Without access to acupuncture I turned to the ancient wellbeing technique of ear seeding
Practitioners say every point in your ear corresponds to another part of your body, so Christine Manby decided to give seeding a go
Back when I was still small enough to be grabbed by the ear in passing, the elderly women of my acquaintance would refer to filthy lugholes as being “dirty enough to grow potatoes in”. So when I first saw the term “ear seeding”, I was immediately taken back to those traumatic childhood days when I lived in fear of a potato plant taking root in my brain. But thankfully ear seeding is not about cultivating a bee-friendly garden in your cerumen (that’s ear wax to us lay people). Also known as auriculotherapy, it’s an ancient wellness technique recently given an Insta-worthy makeover.

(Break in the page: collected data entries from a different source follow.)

===== src/design/csrd_per_decode.sv =====
// Peripheral select window match and select index
`timescale 1ns/10ps
module csrd_per_decode
    import csrd_pkg::*;
(
    input  wire logic [19:0] addr,
    input  wire logic [9:0]  base,
    output logic             hit,
    output logic [2:0]       idx
);

    logic [20:0] offs;

    always_comb begin
        offs = {1'b0, addr} - {1'b0, base, 10'h000};
        hit  = !offs[20] && (offs[19:0] < PER_SPAN);
        idx  = offs[9:7];
    end

endmodule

Ear seeding originated in Traditional Chinese Medicine (TCM) and it uses the same principles as acupuncture. It’s also believed to have been practised in Ancient Egypt. It works like this. You’re perhaps familiar with the concept that every point on the soles of our feet corresponds with a point somewhere else in the body so that, for example, pressing the big toe might give relief for issues related to the spleen and liver. Likewise, practitioners of TCM believe that our ears offer a handy map for the whole body with every curve and bump or the ear corresponding to a body part so that if you stimulate the ear, you can influence the kidneys, the heart, the lungs etc. The Ebers papyrus, an Egyptian medical text which dates from 1550BC, describes a similar system of energy channels.